If we use track_files "**/*.rb", each worker calls no_cov_line 3,607,312 times.

If we don't use track_files, each worker calls no_cov_line 456,353 times. (I'm removing the call to track_files and will run that in a parallel step instead so each build worker doesn't have to do all that redundant work.)

Either way, all those constructions of RegExp objects take a heck of a long time:

Before memoizing:

[4] pry(main)> Benchmark.realtime { 3_607_312.times { SimpleCov::LinesClassifier.no_cov_line } }
=> 50.070164845
[5] pry(main)> Benchmark.realtime { 456_353.times { SimpleCov::LinesClassifier.no_cov_line } }
=> 6.306209134

After memoizing:

[4] pry(main)> Benchmark.realtime { 3_607_312.times { SimpleCov::LinesClassifier.no_cov_line } }
=> 0.446957834
[5] pry(main)> Benchmark.realtime { 456_353.times { SimpleCov::LinesClassifier.no_cov_line } }
=> 0.052228564

BMorearty · 2018-03-09T15:41:19Z

P.S. Those benchmarks were in Ruby 2.1.8

BMorearty · 2018-03-09T20:03:35Z

Please hold off on merging this until I resolve an issue I'm getting in our CI, although I can't repro it locally:

.../vendor/bundle/ruby/2.1.0/gems/simplecov-0.15.1.abnb/lib/simplecov/lines_classifier.rb:23:in `=~': invalid byte sequence in UTF-8 (ArgumentError)

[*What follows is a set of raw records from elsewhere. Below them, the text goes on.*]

$ cat config.mk
export PLATFORM = sky130hd
export DESIGN_NAME = multicycle_controller
export DESIGN_NICKNAME = d
export VERILOG_FILES = /design/src/rtl/multicycle_controller.sv
export SDC_FILE = /design/constraint.sdc
export NUM_CORES = 1
export LEC_CHECK = 0
export CAP_MARGIN = 15
export CELL_PAD_IN_SITES_DETAIL_PLACEMENT = 2
export CELL_PAD_IN_SITES_GLOBAL_PLACEMENT = 2
export CORE_MARGIN = 3
export CORE_UTILIZATION = 21
export CTS_BUF_LIST = sky130_fd_sc_hd__clkbuf_4 sky130_fd_sc_hd__clkbuf_8 sky130_fd_sc_hd__clkbuf_16
export DETAILED_ROUTE_END_ITERATION = 16
export PLACE_DENSITY_LB_ADDON = 0.1
export SYNTH_ARGS = -nofsm -noshare
export SYNTH_HDL_FRONTEND = slang
export SYNTH_SLANG_ARGS = --single-unit
$ cat constraint.sdc
create_clock -name clk -period 1.82 [get_ports clk]
set_clock_uncertainty 0.2 [all_clocks]
set_input_delay 0.182 -clock clk [delete_from_list [all_inputs] [get_ports clk]]
set_output_delay 0.182 -clock clk [all_outputs]
set_load 0.05 [all_outputs]
===== src/rtl/lsu_lane_align.sv =====
// Combinational lane alignment for the load/store unit.
// Ports:
//   size_i       access size (SZ_BYTE/SZ_HALF/SZ_WORD, SZ_ILL is illegal)
//   addr_lo_i    byte offset inside the word (addr[1:0])
//   store_data_i store value (rs2)
//   rdata_i      raw bus read word
//   unsigned_i   zero-extend load result
//   be_o         byte enables
//   wdata_o      store data replicated across all lanes
//   load_val_o   extracted and extended load value
//   misaligned_o access cannot be performed (bad alignment or illegal size)
module lsu_lane_align
    import lsu_pkg::*;
(
    input  logic [1:0]  size_i,
    input  logic [1:0]  addr_lo_i,
    input  logic [31:0] store_data_i,
    input  logic [31:0] rdata_i,
    input  logic        unsigned_i,
    output logic [3:0]  be_o,
    output logic [31:0] wdata_o,
    output logic [31:0] load_val_o,
    output logic        misaligned_o
);

    logic [4:0]  shamt_s;
    logic [31:0] shifted_s;

    // Move the addressed lane of the read word down to bit 0
    always_comb begin
        shamt_s   = {addr_lo_i, 3'b000};
        shifted_s = rdata_i >> shamt_s;
    end

    // Decode enables, write replication, load extension and alignment
    always_comb begin
        be_o         = 4'b0000;
        wdata_o      = 32'h0000_0000;
        load_val_o   = 32'h0000_0000;
        misaligned_o = 1'b1;
        case (size_i)
            SZ_BYTE: begin
                be_o         = BE_BYTE << addr_lo_i;
                wdata_o      = {4{store_data_i[7:0]}};
                load_val_o   = extend_lane(shifted_s[15:0], 1'b0, unsigned_i);
                misaligned_o = 1'b0;
            end
            SZ_HALF: begin
                be_o         = BE_HALF << addr_lo_i;
                wdata_o      = {2{store_data_i[15:0]}};
                load_val_o   = extend_lane(shifted_s[15:0], 1'b1, unsigned_i);
                misaligned_o = addr_lo_i[0];
            end
            SZ_WORD: begin
                be_o         = BE_WORD;
                wdata_o      = store_data_i;
                // Offset is 0 for any legal word access, so shifted == raw
                load_val_o   = shifted_s;
                misaligned_o = (addr_lo_i != 2'b00);
            end
            default: begin
                be_o         = 4'b0000;
                wdata_o      = 32'h0000_0000;
                load_val_o   = 32'h0000_0000;
                misaligned_o = 1'b1;
            end
        endcase
    end

endmodule


===== src/rtl/load_store_unit.sv =====
// Load/store unit: executes one load or store per start pulse on a
// single-master, word-wide data bus with a bounded wait for acknowledge.
// Ports:
//   clk, reset            clock (rising edge), async active-high reset
//   start                 one-cycle request pulse, accepted only when idle
//   data_r / data_w       load / store request from the decoder
//   data_size             SZ_BYTE/SZ_HALF/SZ_WORD (SZ_ILL faults)
//   unsigned_value        zero-extend the load result
//   addr, store_data      effective byte address, store value
//   busy, done, fault     status; done and fault are one-cycle pulses
//   load_data             extended load result, held until the next load
//   bus_req..bus_wdata    bus request side, held stable while requesting
//   bus_rdata, bus_ack    bus response side, rdata valid with ack
module load_store_unit
    import lsu_pkg::*;
#(
    parameter int unsigned BUS_TIMEOUT = 255,
    parameter int unsigned TO_W        = 8
) (
    input  logic        clk,
    input  logic        reset,
    input  logic        start,
    input  logic        data_r,
    input  logic        data_w,
    input  logic [1:0]  data_size,
    input  logic        unsigned_value,
    input  logic [31:0] addr,
    input  logic [31:0] store_data,
    output logic        busy,
    output logic        done,
    output logic        fault,
    output logic [31:0] load_data,
    output logic        bus_req,
    output logic        bus_we,
    output logic [31:0] bus_addr,
    output logic [3:0]  bus_be,
    output logic [31:0] bus_wdata,
    input  logic [31:0] bus_rdata,
    input  logic        bus_ack
);

    // Counter value seen in the last unacknowledged cycle before giving up
    localparam bit              TO_EN     = (BUS_TIMEOUT != 0);
    localparam int unsigned     TO_LAST_I = TO_EN ? (BUS_TIMEOUT - 1) : 0;
    localparam logic [TO_W-1:0] TO_LAST   = TO_LAST_I[TO_W-1:0];

    lsu_state_e      state_q;
    logic [TO_W-1:0] cnt_q;
    logic [1:0]      size_q;
    logic [1:0]      addr_lo_q;
    logic            unsigned_q;

    logic            busy_q;
    logic            done_q;
    logic            fault_q;
    logic [31:0]     load_data_q;
    logic            bus_req_q;
    logic            bus_we_q;
    logic [31:0]     bus_addr_q;
    logic [3:0]      bus_be_q;
    logic [31:0]     bus_wdata_q;

    logic [1:0]      lane_size_s;
    logic [1:0]      lane_addr_lo_s;
    logic            lane_unsigned_s;
    logic [3:0]      be_s;
    logic [31:0]     wdata_s;
    logic [31:0]     load_val_s;
    logic            misaligned_s;
    logic            legal_s;
    logic            timeout_s;

    // The aligner serves the live request while idle (legality, enables,
    // write data) and the latched request afterwards (load extraction).
    always_comb begin
        lane_size_s     = size_q;
        lane_addr_lo_s  = addr_lo_q;
        lane_unsigned_s = unsigned_q;
        if (state_q == ST_IDLE) begin
            lane_size_s     = data_size;
            lane_addr_lo_s  = addr[1:0];
            lane_unsigned_s = unsigned_value;
        end else begin
            lane_size_s     = size_q;
            lane_addr_lo_s  = addr_lo_q;
            lane_unsigned_s = unsigned_q;
        end
    end

    lsu_lane_align u_lane_align (
        .size_i       (lane_size_s),
        .addr_lo_i    (lane_addr_lo_s),
        .store_data_i (store_data),
        .rdata_i      (bus_rdata),
        .unsigned_i   (lane_unsigned_s),
        .be_o         (be_s),
        .wdata_o      (wdata_s),
        .load_val_o   (load_val_s),
        .misaligned_o (misaligned_s)
    );

    // Request legality and timeout detection
    always_comb begin
        legal_s   = (data_r ^ data_w) & ~misaligned_s;
        timeout_s = TO_EN && (cnt_q == TO_LAST);
    end

    // Control FSM with registered outputs
    always_ff @(posedge clk or posedge reset) begin
        if (reset) begin
            state_q     <= ST_IDLE;
            cnt_q       <= '0;
            size_q      <= 2'b00;
            addr_lo_q   <= 2'b00;
            unsigned_q  <= 1'b0;
            busy_q      <= 1'b0;
            done_q      <= 1'b0;
            fault_q     <= 1'b0;
            load_data_q <= 32'h0000_0000;
            bus_req_q   <= 1'b0;
            bus_we_q    <= 1'b0;
            bus_addr_q  <= 32'h0000_0000;
            bus_be_q    <= 4'b0000;
            bus_wdata_q <= 32'h0000_0000;
        end else begin
            done_q  <= 1'b0;
            fault_q <= 1'b0;
            case (state_q)
                ST_IDLE: begin
                    if (start) begin
                        size_q     <= data_size;
                        addr_lo_q  <= addr[1:0];
                        unsigned_q <= unsigned_value;
                        if (legal_s) begin
                            state_q     <= ST_REQ;
                            cnt_q       <= '0;
                            busy_q      <= 1'b1;
                            bus_req_q   <= 1'b1;
                            bus_we_q    <= data_w;
                            bus_addr_q  <= {addr[31:2], 2'b00};
                            bus_be_q    <= be_s;
                            bus_wdata_q <= wdata_s;
                        end else begin
                            fault_q <= 1'b1;
                        end
                    end
                end
                ST_REQ: begin
                    // Acknowledge takes priority over a coincident timeout
                    if (bus_ack) begin
                        state_q   <= ST_RESP;
                        bus_req_q <= 1'b0;
                        done_q    <= 1'b1;
                        if (!bus_we_q) begin
                            load_data_q <= load_val_s;
                        end
                    end else if (timeout_s) begin
                        state_q   <= ST_IDLE;
                        bus_req_q <= 1'b0;
                        busy_q    <= 1'b0;
                        fault_q   <= 1'b1;
                    end else begin
                        cnt_q <= cnt_q + {{(TO_W-1){1'b0}}, 1'b1};
                    end
                end
                ST_RESP: begin
                    state_q <= ST_IDLE;
                    busy_q  <= 1'b0;
                end
                default: begin
                    state_q   <= ST_IDLE;
                    busy_q    <= 1'b0;
                    bus_req_q <= 1'b0;
                end
            endcase
        end
    end

    assign busy      = busy_q;
    assign done      = done_q;
    assign fault     = fault_q;
    assign load_data = load_data_q;
    assign bus_req   = bus_req_q;
    assign bus_we    = bus_we_q;
    assign bus_addr  = bus_addr_q;
    assign bus_be    = bus_be_q;
    assign bus_wdata = bus_wdata_q;

endmodule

BMorearty · 2018-03-09T21:47:02Z

The error is happening because if line =~ self.class.no_cov_line is executing on this string from the builder gem: https://github.com/jimweirich/builder/blob/master/test/performance.rb#L17

The string is "text = "This is a test of the new xml markup. I\xF1t\xEBrn\xE2ti\xF4n\xE0liz\xE6ti\xF8n\n" * 10000\n"

I can verify this in pry:

[1] pry(main)> str = "text = \"This is a test of the new xml markup. I\xF1t\xEBrn\xE2ti\xF4n\xE0liz\xE6ti\xF8n\\n\" * 10000\n"
=> "text = \"This is a test of the new xml markup. I\xF1t\xEBrn\xE2ti\xF4n\xE0liz\xE6ti\xF8n\\n\" * 10000\n"
[2] pry(main)> str =~ /SimpleCov::LinesClassifier.no_cov_line/
ArgumentError: invalid byte sequence in UTF-8

What I'm curious about is why, on SimpleCov head, this file is being processed at all. It seems like a bug. I was previously using 0.14.1 and it did not process this file because our filters are:

    add_filter [
      "/config/",
      "/db/",
      "/script/",
      "/spec/",
      "/test/",
      "/vendor/",
    ]

and the filename is /tmp/d20180309-12273-5g2awg/monorail-solano-ghe/vendor/bundle/ruby/2.1.0/gems/builder-2.1.2/test/performance.rb. Since this filename includes the string /vendor/, simplecov should reject it before calling SimpleCov::LinesClassifier#classify.

I am familiar with the change in 0.15.1 to add support for regexp filters but it does not seem like that would affect it.

Is this a bug that was introduced after 0.14.1? Is it calling SimpleCov::LinesClassifier#classify on files that it shouldn't?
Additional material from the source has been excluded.